> _What you have to do_
Only the lines below from the one containing "area by class" to the one containing "246 | 20.7 |" should be repeated, both included and unchanged.

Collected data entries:
+---+

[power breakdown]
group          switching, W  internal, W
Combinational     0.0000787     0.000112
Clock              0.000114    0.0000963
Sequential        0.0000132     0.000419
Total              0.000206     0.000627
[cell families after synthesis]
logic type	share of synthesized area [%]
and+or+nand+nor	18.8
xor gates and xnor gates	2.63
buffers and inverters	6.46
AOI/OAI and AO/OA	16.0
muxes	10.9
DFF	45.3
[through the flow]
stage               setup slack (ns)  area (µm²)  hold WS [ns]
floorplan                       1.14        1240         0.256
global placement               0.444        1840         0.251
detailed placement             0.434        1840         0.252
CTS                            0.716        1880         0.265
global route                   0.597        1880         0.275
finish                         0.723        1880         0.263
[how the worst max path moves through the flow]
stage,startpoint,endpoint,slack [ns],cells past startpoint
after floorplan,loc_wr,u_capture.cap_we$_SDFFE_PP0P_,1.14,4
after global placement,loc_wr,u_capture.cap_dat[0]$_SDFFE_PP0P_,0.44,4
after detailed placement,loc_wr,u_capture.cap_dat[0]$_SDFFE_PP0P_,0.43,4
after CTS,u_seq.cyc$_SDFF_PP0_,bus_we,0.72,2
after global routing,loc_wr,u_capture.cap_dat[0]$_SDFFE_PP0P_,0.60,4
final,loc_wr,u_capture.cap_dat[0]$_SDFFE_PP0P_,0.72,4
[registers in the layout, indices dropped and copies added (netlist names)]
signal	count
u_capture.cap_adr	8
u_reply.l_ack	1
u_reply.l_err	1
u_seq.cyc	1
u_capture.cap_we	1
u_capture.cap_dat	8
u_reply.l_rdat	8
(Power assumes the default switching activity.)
<file path="config.mk">
export PLATFORM = sky130hd
export DESIGN_NAME = fastlock_ctl
export DESIGN_NICKNAME = d
export VERILOG_FILES = /design/src/rtl/fl_pkg.sv /design/src/rtl/fl_func_reg.sv /design/src/rtl/fl_timer.sv /design/src/rtl/fl_cur_mux.sv /design/src/rtl/fastlock_ctl.sv
export SDC_FILE = /design/constraint.sdc
export NUM_CORES = 1
export LEC_CHECK = 0
export ABC_AREA = 1
export BUFFER_PORTS_ARGS = -buffer_cell sky130_fd_sc_hd__buf_2
export CAP_MARGIN = 20
export CELL_PAD_IN_SITES_DETAIL_PLACEMENT = 1
export CELL_PAD_IN_SITES_GLOBAL_PLACEMENT = 1
export CORE_AREA = 2 2 63 65
export DETAILED_ROUTE_END_ITERATION = 8
export DIE_AREA = 0 0 65 67
export PLACE_DENSITY_LB_ADDON = 0.1
export SKIP_LAST_GASP = 1
export SYNTH_ARGS = -nofsm -noshare
export SYNTH_HDL_FRONTEND = slang
export SYNTH_HIERARCHICAL = 1
export SYNTH_SLANG_ARGS = --single-unit
</file>
<file path="constraint.sdc">
create_clock -name clk -period 1.4 [get_ports clk]
set_clock_uncertainty 0.1 [all_clocks]
set_input_delay 0.21 -clock clk [delete_from_list [all_inputs] [get_ports clk]]
set_output_delay 0.21 -clock clk [all_outputs]
set_load 0.01 [all_outputs]
</file>
### src/rtl/spi_drain_pkg.sv
package spi_drain_pkg;
  typedef enum logic [1:0] {
    ST_IDLE  = 2'd0,
    ST_SHIFT = 2'd1,
    ST_DONE  = 2'd2
  } xfer_state_e;
endpackage

### src/rtl/spi_edge_timer.sv
// Counts system clocks while an exchange runs; ticks every HALF_DIV cycles.
module spi_edge_timer #(
  parameter int HALF_DIV = 4,
  localparam int CW = (HALF_DIV > 1) ? $clog2(HALF_DIV) : 1
) (
  input  logic clk,
  input  logic rst_n,
  input  logic run,
  output logic tick
);
  logic [CW-1:0] cnt_q;

  assign tick = run && (cnt_q == CW'(HALF_DIV - 1));

  always_ff @(posedge clk or negedge rst_n) begin
    if (!rst_n)             cnt_q <= '0;
    else if (!run || tick)  cnt_q <= '0;
    else                    cnt_q <= cnt_q + 1'b1;
  end
endmodule

### src/rtl/spi_shift_unit.sv
// Mode-0 shifter: sample on rising sclk, shift on falling sclk, MSB first.
module spi_shift_unit #(
  parameter int DATA_W = 8
) (
  input  logic              clk,
  input  logic              rst_n,
  input  logic              load,
  input  logic [DATA_W-1:0] load_data,
  input  logic              rise,
  input  logic              fall,
  input  logic              miso,
  output logic              mosi,
  output logic [DATA_W-1:0] rx_byte
);
  logic [DATA_W-1:0] sh_q;
  logic              samp_q;

  always_ff @(posedge clk or negedge rst_n) begin
    if (!rst_n) begin
      sh_q   <= '0;
      samp_q <= 1'b0;
    end else begin
      if (load)      sh_q <= load_data;
      else if (fall) sh_q <= {sh_q[DATA_W-2:0], samp_q};
      if (rise)      samp_q <= miso;
    end
  end

  assign mosi    = sh_q[DATA_W-1];
  assign rx_byte = sh_q;
endmodule

### src/rtl/spi_drain_engine.sv
module spi_drain_engine
  import spi_drain_pkg::*;
#(
  parameter int DATA_W   = 8,
  parameter int DEPTH    = 256,
  parameter int HALF_DIV = 4,
  localparam int LVL_W   = $clog2(DEPTH + 1),
  localparam int BC_W    = $clog2(DATA_W)
) (
  input  logic              clk,
  input  logic              rst_n,
  input  logic              inhibit,
  input  logic              fifo_flush,
  input  logic              tx_valid,
  output logic              tx_ready,
  input  logic [DATA_W-1:0] tx_data,
  output logic              rx_valid,
  input  logic              rx_ready,
  output logic [DATA_W-1:0] rx_data,
  input  logic [LVL_W-1:0]  rx_level,
  output logic              sclk,
  output logic              mosi,
  input  logic              miso,
  output logic              ev_tx_empty,
  output logic              ev_rx_not_empty,
  output logic              ev_rx_full,
  output logic              ev_overrun
);
  xfer_state_e     st_q;
  logic            sclk_q;
  logic [BC_W-1:0] bit_q;
  logic            kill_q;
  logic            tick, rise, fall, last_bit, load, done, deliver;

  assign tx_ready = (st_q == ST_IDLE) && !inhibit;
  assign load     = tx_ready && tx_valid;
  assign rise     = tick && !sclk_q;
  assign fall     = tick && sclk_q;
  assign last_bit = fall && (bit_q == BC_W'(DATA_W - 1));
  assign done     = (st_q == ST_DONE);
  assign deliver  = done && !kill_q && !fifo_flush;

  spi_edge_timer #(.HALF_DIV(HALF_DIV)) u_timer (
    .clk  (clk),
    .rst_n(rst_n),
    .run  (st_q == ST_SHIFT),
    .tick (tick)
  );

  spi_shift_unit #(.DATA_W(DATA_W)) u_shift (
    .clk      (clk),
    .rst_n    (rst_n),
    .load     (load),
    .load_data(tx_data),
    .rise     (rise),
    .fall     (fall),
    .miso     (miso),
    .mosi     (mosi),
    .rx_byte  (rx_data)
  );

  always_ff @(posedge clk or negedge rst_n) begin
    if (!rst_n) begin
      st_q   <= ST_IDLE;
      sclk_q <= 1'b0;
      bit_q  <= '0;
      kill_q <= 1'b0;
    end else begin
      unique case (st_q)
        ST_IDLE: begin
          sclk_q <= 1'b0;
          if (load) begin
            st_q   <= ST_SHIFT;
            bit_q  <= '0;
            kill_q <= 1'b0;
          end
        end
        ST_SHIFT: begin
          if (tick)       sclk_q <= ~sclk_q;
          if (fall)       bit_q  <= bit_q + 1'b1;
          if (last_bit)   st_q   <= ST_DONE;
          if (fifo_flush) kill_q <= 1'b1;
        end
        default: st_q <= ST_IDLE;
      endcase
    end
  end

  assign sclk            = sclk_q;
  assign rx_valid        = deliver;
  assign ev_tx_empty     = done;
  assign ev_rx_not_empty = deliver;
  assign ev_overrun      = deliver && !rx_ready;
  assign ev_rx_full      = deliver && rx_ready && (rx_level == LVL_W'(DEPTH - 1));
endmodule

### config.mk
export PLATFORM = sky130hd
export DESIGN_NAME = spi_drain_engine
export DESIGN_NICKNAME = d
export VERILOG_FILES = /design/src/rtl/spi_drain_pkg.sv /design/src/rtl/spi_edge_timer.sv /design/src/rtl/spi_shift_unit.sv /design/src/rtl/spi_drain_engine.sv
export SDC_FILE = /design/constraint.sdc
export NUM_CORES = 1
export LEC_CHECK = 0
export ABC_CLOCK_PERIOD_IN_PS = 2400
export BUFFER_PORTS_ARGS = -buffer_cell sky130_fd_sc_hd__buf_4
export CAP_MARGIN = 25
export CORE_ASPECT_RATIO = 0.7
export CORE_MARGIN = 10
export CORE_UTILIZATION = 40
export DETAILED_ROUTE_END_ITERATION = 6
export PLACE_DENSITY = 0.69
export RECOVER_POWER = 100
export SLEW_MARGIN = 20
export SYNTH_ARGS = -nofsm -noshare
export SYNTH_HDL_FRONTEND = slang
export SYNTH_SLANG_ARGS = --single-unit
### constraint.sdc
create_clock -name clk -period 2.4 [get_ports clk]
set_input_delay 0.24 -clock clk [delete_from_list [all_inputs] [get_ports clk]]
set_output_delay 0.24 -clock clk [all_outputs]
set_load 0.01 [all_outputs]
==> impl_metrics.env, run 1 <==
export IMPL_cp_required_ns=2.59
export IMPL_synthArstFlopShare_pct=100
export IMPL_min_delay_start="miso"
export IMPL_dp_hpwl_um=1820
export IMPL_tightest_slew_ns=0.958
export IMPL_avgSynthCellArea_um2=13.1
export IMPL_min_path_cells=2
export IMPL_crit_fanout=12
export IMPL_worst_slack_ns=0.550
export IMPL_rsz0062_at_grt="no"
export IMPL_drive_above_1_share_pct=26.5
export IMPL_coreArea_mm2=0.00219
export IMPL_drt_met1_wl_um=1030
export IMPL_die_area_mm2=0.00472
export IMPL_area_delta_synth_final_pct=26.9
export IMPL_wl_met3_um=148
export IMPL_hp_class="in2reg"
export IMPL_grtUsageTotal_pct=9.35
export IMPL_instances_no_fill=145
export IMPL_drt_pass1_iterations=4
export IMPL_die_y_um=60.6
export IMPL_setup_viol=0
export IMPL_port_buffers=39
export IMPL_combPwrFrac_pct=9.9
export IMPL_initial_core_util_pct=42.9
export IMPL_yosysWarnings=0
export IMPL_drv_slew=0
export IMPL_clock_skew_ns=0.0107
export IMPL_vias=683
export IMPL_rows=14
export IMPL_p_sw_mw=0.117
export IMPL_arrival_ns=2.04
export IMPL_antenna_found_initial=0
export IMPL_cts_hold_buf=1
export IMPL_fin_crit_ns=1.85
export IMPL_syn_nets=99
export IMPL_grt_pass1_vias=683
export IMPL_syn_inst=72
export IMPL_ant_nets=0
export IMPL_synth_edff_count=0
export IMPL_gp_congestion=0.710
export IMPL_nets=141
export IMPL_clkPwrFrac_pct=33.4
export IMPL_top_layer_used="met4"
export IMPL_synth_seq_cells=18
export IMPL_swShare_pct=21.2
export IMPL_setup_tns_ns=0
export IMPL_rrSetupSlack_ns=0.55
export IMPL_p_leak_nw=0.558
export IMPL_routedWlPerCell_um=15.1
export IMPL_totalPowerFinal_mw=0.553
export IMPL_fp_dieW_um=77.9
export IMPL_rr_endpoint="u_shift.rx_byte[4]$_DFFE_PN0P_"
export IMPL_endpoint_kind="register"
export IMPL_cts_buffers=3
export IMPL_p_int_mw=0.436
export IMPL_cts_resized=0
export IMPL_drcViolationCount=0
export IMPL_hold_viol_final=0
export IMPL_n_fill_cell=209
export IMPL_vias_per_cell=4.71
export IMPL_design_area_mm2=0.00119
export IMPL_cts_root_buf="clkbuf_4"
export IMPL_dpl_worst_slack_ns=0.568
export IMPL_grt_max_degree=19
export IMPL_ir_drop_mv=0.225
export IMPL_power_density_mw_per_mm2=464
export IMPL_insertion_delay_ns=0.30
export IMPL_io_pins=40
export IMPL_critPathKind="reg2reg"
export IMPL_status="completed"
export IMPL_slew_headroom_pct=36.2
export IMPL_clk_pin_slew_ns=0.11
export IMPL_grt_pass1_wl_um=3370
export IMPL_diodes=0
export IMPL_synth_cell_types=26
export IMPL_drt_iter0_markers=11
export IMPL_synth_area_um2=940
export IMPL_post_cts_repair_setup_buffers=0
export IMPL_cts_tree="done"
export IMPL_placedCellCount=140
export IMPL_r2r_start="st_q[1]$_DFFE_PN0P_"
export IMPL_max_cap_violations=0
export IMPL_max_freq_ghz=0.540
export IMPL_overflow=0
export IMPL_dpl_cell_area_mm2=0.00125
export IMPL_reg2regPathDepth=4
export IMPL_seqPwrFrac_pct=56.7
export IMPL_met2_wirelength_um=987
export IMPL_cts_sinks=18
export IMPL_ctsLongestPathBuffers=2
export IMPL_crit_path_start_kind="register"
export IMPL_period_share_pct=77.1
export IMPL_synth_ff_type="dfrtp_1"
export IMPL_hold_path_end="u_shift.samp_q$_DFFE_PN0P_"
export IMPL_cts_htree_levels=1
export IMPL_ys_seq_area_share_pct=47.9
export IMPL_wl_um=2190
through the flow:
| step | util [%] | hold WS (ns) |
|---|---|---|
| 2_1_floorplan | - | -0.0556 |
| 3_3_place_gp | 56.9 | 0.119 |
| 3_5_place_dp | 56.9 | 0.119 |
| 4_1_cts | 59.0 | 0.145 |
| 5_1_grt | 54.5 | 0.134 |
| 6_report | 54.5 | 0.153 |
registers in the layout, indices dropped and copies added, names as in the netlist:
name	flops
bit_q	3
kill_q	1
sclk	1
st_q	2
u_shift.rx_byte	8
u_shift.samp_q	1
u_timer.cnt_q	2
per-layer routing:
layer | vias to the layer above | global-route usage (%)
li1 | 342 | -
met1 | 313 | 11.0
met2 | 24 | 14.6
met3 | 4 | 4.42
met4 | 0 | 3.82
met5 | - | 0
logic make-up after synthesis:
family          Yosys count  synth area share [%]
compound gates            5                  3.86
buf+inv                   7                  4.79
fa+ha+maj                 3                  4.00
flops                    18                  47.9
mux                      18                  24.8
simple gates             21                  14.6
area by class of cell:
| type | instances | area [um2] | area share (%) |
|---|---|---|---|
| tap | 32 | 40.0 | 3.36 |
| sequential | 18 | 450 | 37.8 |
| multi-input combinational | 47 | 408 | 34.2 |
| timing repair buffer | 41 | 246 | 20.7 |
| inverter | 3 | 11.3 | 0.944 |
| clock buffer | 4 | 36.3 | 3.04 |
power by group through the flow:
| stage | clock network, mW | registers (mW) | logic, mW |
|---|---|---|---|
| after floorplan | 0 | 0.322 | 0.0157 |
| after global placement | 0 | 0.320 | 0.0636 |
| after detailed placement | 0 | 0.321 | 0.0646 |
| after CTS | 0.195 | 0.315 | 0.0663 |
| after global routing | 0.209 | 0.315 | 0.0602 |
| final | 0.185 | 0.314 | 0.0547 |
worst max-delay path, cell delays in order (launching register included):
cell and delay (ns):
dfrtp_1 0.44, nor4b_1 0.32, buf_4 0.25, or2_1 0.37
mux2_1 0.37
cell usage after synthesis (2+ instances only):
master,instances,share of area (%)
dfrtp_1,18,48
mux2_1,8,9.6
mux2_4,8,13
buf_4,3,2.4
ha_1,3,4.0
inv_1,3,1.2
nand2_1,3,1.2
nor3b_1,3,2.4
a22o_1,2,1.9
mux2_2,2,2.4
nor2_1,2,0.80
nor2b_1,2,1.3
nor3_1,2,1.1
how the worst max path moves through the flow:
stage / from / endpoint / slack, ns / cells past startpoint
global route: st_q[1]$_DFFE_PN0P_ / ev_rx_full / 0.37 / 4
floorplan: st_q[1]$_DFFE_PN0P_ / u_shift.rx_byte[1]$_DFFE_PN0P_ / 0.74 / 4
global placement: st_q[1]$_DFFE_PN0P_ / u_shift.rx_byte[2]$_DFFE_PN0P_ / 0.59 / 4
CTS: st_q[1]$_DFFE_PN0P_ / u_shift.rx_byte[3]$_DFFE_PN0P_ / 0.54 / 4
detailed placement: st_q[1]$_DFFE_PN0P_ / u_shift.rx_byte[5]$_DFFE_PN0P_ / 0.57 / 4
finish: st_q[1]$_DFFE_PN0P_ / u_shift.rx_byte[4]$_DFFE_PN0P_ / 0.55 / 4
layout by cell type (no fill, tap or decap), drive strengths merged, types with 2 or more instances in the layout:
cell	Yosys	routed
mux2	18	18
ha	3	3
inv	3	3
clkbuf	0	21
nor3	2	2
buf	4	23
a22o	2	2
nor2b	2	2
nand2	3	3
nor3b	3	3
dfrtp	18	18
nor2	2	2
No activity file was read; power rests on OpenSTA's default activity.
==> run 2, diff against run 1 <==
Settings changed: ABC_CLOCK_PERIOD_IN_PS 2400 to 1800.
Clock period 2.4 ns to 1.8 ns, I/O delays scaled along.
==> run 2 against run 1 <==
Non-clock buffer count is 6 higher. Count of clock-buffer cells in the layout decreased by 1. Wire length rose by 13%. Die area did not move. Highest routed layer unchanged.
==> impl_metrics.env, run 2 (synthesis gave the netlist of run 1 again) <==
export IMPL_r2r_start="st_q[1]$_DFFE_PN0P_"
export IMPL_cts_buffers=3
export IMPL_dpl_cell_area_mm2=0.00129
export IMPL_overflow=0
export IMPL_drv_slew=0
export IMPL_cts_root_buf="clkbuf_4"
export IMPL_die_area_mm2=0.00472
export IMPL_status="completed"
export IMPL_period_share_pct=95.4
export IMPL_arrival_ns=1.89
export IMPL_max_cap_violations=0
export IMPL_port_buffers=39
export IMPL_routedWlPerCell_um=16.4
export IMPL_ir_drop_mv=0.344
export IMPL_clock_skew_ns=0.00196
export IMPL_hp_class="in2reg"
export IMPL_hold_ws_ns=0.116
export IMPL_ant_nets=0
export IMPL_fin_crit_ns=1.72
export IMPL_power_density_mw_per_mm2=533
export IMPL_combPwrFrac_pct=11.6
export IMPL_hold_path_end="u_shift.samp_q$_DFFE_PN0P_"
export IMPL_grt_pass1_vias=770
export IMPL_min_path_cells=2
export IMPL_cts_htree_levels=1
export IMPL_final_common_cell="buf_4"
export IMPL_grtUsageTotal_pct=10.8
export IMPL_initial_core_util_pct=42.9
export IMPL_coreArea_mm2=0.00219
export IMPL_diodes=0
export IMPL_p_int_mw=0.541
export IMPL_insertion_delay_ns=0.28
export IMPL_endpoint_kind="register"
export IMPL_io_pins=40
export IMPL_rsz0062_at_grt="no"
export IMPL_area_delta_synth_final_pct=37.8
export IMPL_cts_tree="done"
export IMPL_grt_max_degree=19
export IMPL_drt_pass1_iterations=4
export IMPL_die_y_um=60.6
export IMPL_rrSetupSlack_ns=0.08
export IMPL_cts_sinks=18
export IMPL_rr_endpoint="u_shift.rx_byte[1]$_DFFE_PN0P_"
export IMPL_swShare_pct=21.5
export IMPL_placedCellCount=144
export IMPL_slew_headroom_pct=36.3
export IMPL_design_area_mm2=0.00129
export IMPL_final_cell_mix="buf_4, dfrtp_1, clkbuf_1"
export IMPL_min_delay_start="miso"
export IMPL_hold_viol_final=0
export IMPL_crit_fanout=8
export IMPL_max_freq_ghz=0.582
export IMPL_dpl_worst_slack_ns=0.173
export IMPL_setup_viol=0
export IMPL_n_fill_cell=208
export IMPL_grt_pass1_wl_um=3910
export IMPL_wl_um=2460
export IMPL_reg2regPathDepth=5
export IMPL_crit_path_start_kind="register"
export IMPL_rows=14
export IMPL_drt_iter0_markers=25
export IMPL_vias=720
export IMPL_nets=147
export IMPL_seqPwrFrac_pct=60.8
export IMPL_vias_per_cell=4.80
export IMPL_antenna_found_initial=0
export IMPL_drcViolationCount=0
export IMPL_drive_above_1_share_pct=40.7
export IMPL_setup_tns_ns=0
export IMPL_instances_no_fill=150
export IMPL_p_leak_nw=0.606
export IMPL_worst_slack_ns=0.0820
export IMPL_p_sw_mw=0.149
export IMPL_clk_pin_slew_ns=0.09
export IMPL_critPathKind="reg2reg"
export IMPL_dp_hpwl_um=2010
export IMPL_clkPwrFrac_pct=27.6
export IMPL_ctsLongestPathBuffers=2
export IMPL_cp_required_ns=1.97
export IMPL_tightest_slew_ns=0.956
export IMPL_fp_dieW_um=77.9
export IMPL_gp_congestion=0.719
export IMPL_largest_register_ffs=8
run 2: cell types whose count changed in the layout (fill, tap and decap cells not counted), sizes merged:
cell    change
buf         +8
clkbuf      -3
run 2: cell type report:
type | count | area, um2 | area share (%)
Clock buffer | 3 | 22.5 | 1.74
Sequential cell | 18 | 450 | 34.8
Multi-Input combinational cell | 47 | 459 | 35.5
Tap cell | 32 | 40.0 | 3.09
Inverter | 3 | 11.3 | 0.870
Timing Repair Buffer | 47 | 312 | 24.1
run 2: critical path: stages, from the launching register on:
cell and delay, ns:
dfrtp_1 0.41, buf_4 0.16, and4b_1 0.37, or2_0 0.21, buf_12 0.16, mux2_4 0.30
run 2: power groups by stage:
stage | sequential (mW) | clock, mW | combinational, mW
finish | 0.420 | 0.190 | 0.0801
global route | 0.421 | 0.227 | 0.0878
CTS | 0.420 | 0.203 | 0.0894
detailed placement | 0.428 | 0 | 0.0872
global placement | 0.427 | 0 | 0.0846
floorplan | 0.430 | 0 | 0.0209
run 2: worst max path at each step:
stage / depth (start not counted) / start / endpoint / slack (ns)
after floorplan: 4 / st_q[1]$_DFFE_PN0P_ / u_shift.rx_byte[1]$_DFFE_PN0P_ / 0.14
after global placement: 5 / u_timer.cnt_q[0]$_DFF_PN0_ / u_shift.rx_byte[5]$_DFFE_PN0P_ / 0.21
after detailed placement: 5 / st_q[1]$_DFFE_PN0P_ / u_shift.rx_byte[1]$_DFFE_PN0P_ / 0.17
after CTS: 5 / st_q[0]$_DFFE_PN0P_ / ev_rx_full / 0.02
after global routing: 5 / st_q[1]$_DFFE_PN0P_ / u_shift.rx_byte[1]$_DFFE_PN0P_ / 0.01
final: 5 / st_q[1]$_DFFE_PN0P_ / u_shift.rx_byte[1]$_DFFE_PN0P_ / 0.08
run 2: what timing repair did:
item                                   in CTS  in global routing
resized for setup                           0                  4
setup endpoints to repair                   0                  1
endpoints found under the hold margin      18                  0
hold buffers                                1                  0
buffers inserted                            0                  2
run 2: stage by stage:
step | power (mW) | utilization, %
final | 0.690 | 59.1
after global routing | 0.736 | 59.1
after CTS | 0.712 | 60.3
after detailed placement | 0.515 | 58.9
after global placement | 0.512 | 58.9
after floorplan | 0.451 | -
run 2: per-layer routing:
layer	track usage, %	share of wire [%]	vias to the layer above
met5	0	0	-
met4	3.05	0.57	0
met3	4.57	6.8	2
met2	18.8	49	24
met1	12.0	44	342
li1	-	-	352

+---+

> _Output below_
area by class of cell:
| type | instances | area [um2] | area share (%) |
|---|---|---|---|
| tap | 32 | 40.0 | 3.36 |
| sequential | 18 | 450 | 37.8 |
| multi-input combinational | 47 | 408 | 34.2 |
| timing repair buffer | 41 | 246 | 20.7 |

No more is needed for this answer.